Conditions you may diagnose include some sexually transmitted diseases, warts, cancer, acne and dermatitis. You may offer cosmetic treatments, such as therapies that reduce age spots and wrinkles. Other forms of treatment include medications, injections, surgical procedures and laser procedures. Treatments can take place in the office or in an operating room.

What Requirements Must I Meet?

To become a dermatologist you must first earn a medical degree from an accredited school. Following this, you'll need to complete a dermatology residency program, which usually lasts about three years. Residency programs can include lectures and seminars, clinical work in a medical setting and research projects.

To practice, you must hold a medical license according to state regulations. All states require the passing of the United States Medical Licensing Examination (USMLE) or Comprehensive Osteopathic Medical Licensing Examination (COMLEX) in order to practice as a physician.

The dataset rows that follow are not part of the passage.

`config.mk`:
```
export PLATFORM = sky130hd
export DESIGN_NAME = cordic_pipe
export DESIGN_NICKNAME = d
export VERILOG_FILES = /design/src/rtl/cordic_pkg.sv /design/src/rtl/cordic_prerot.sv /design/src/rtl/cordic_stage.sv /design/src/rtl/cordic_pipe.sv
export SDC_FILE = /design/constraint.sdc
export NUM_CORES = 2
export LEC_CHECK = 0
export ABC_AREA = 0
export BUFFER_PORTS_ARGS = -buffer_cell sky130_fd_sc_hd__buf_2
export CORE_ASPECT_RATIO = 0.8
export CORE_MARGIN = 1
export CORE_UTILIZATION = 25
export CTS_CLUSTER_DIAMETER = 40
export DETAILED_ROUTE_END_ITERATION = 16
export SKIP_LAST_GASP = 1
export SLEW_MARGIN = 30
export SYNTH_ARGS = -nofsm -noshare
export SYNTH_HDL_FRONTEND = slang
export SYNTH_SLANG_ARGS = --single-unit
```
`constraint.sdc`:
```
create_clock -name clk -period 5.4 [get_ports clk]
set_clock_uncertainty 0.15 [all_clocks]
set_input_delay 1.08 -clock clk [delete_from_list [all_inputs] [get_ports clk]]
set_output_delay 1.08 -clock clk [all_outputs]
set_load 0.1 [all_outputs]
```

You may also wish to become board certified by passing the examination offered by the American Board of Dermatology; to qualify for certification, you must complete education and residency requirements set by the board.

What Are My Potential Earnings and Job Prospects?

According to PayScale.com, as of September 2014, dermatologists had a median salary of $202,468. Job growth for surgeons and physicians, including dermatologists, has been projected to increase 18% between 2012 and 2022, according to the U.S. Bureau of Labor Statistics (www.bls.gov).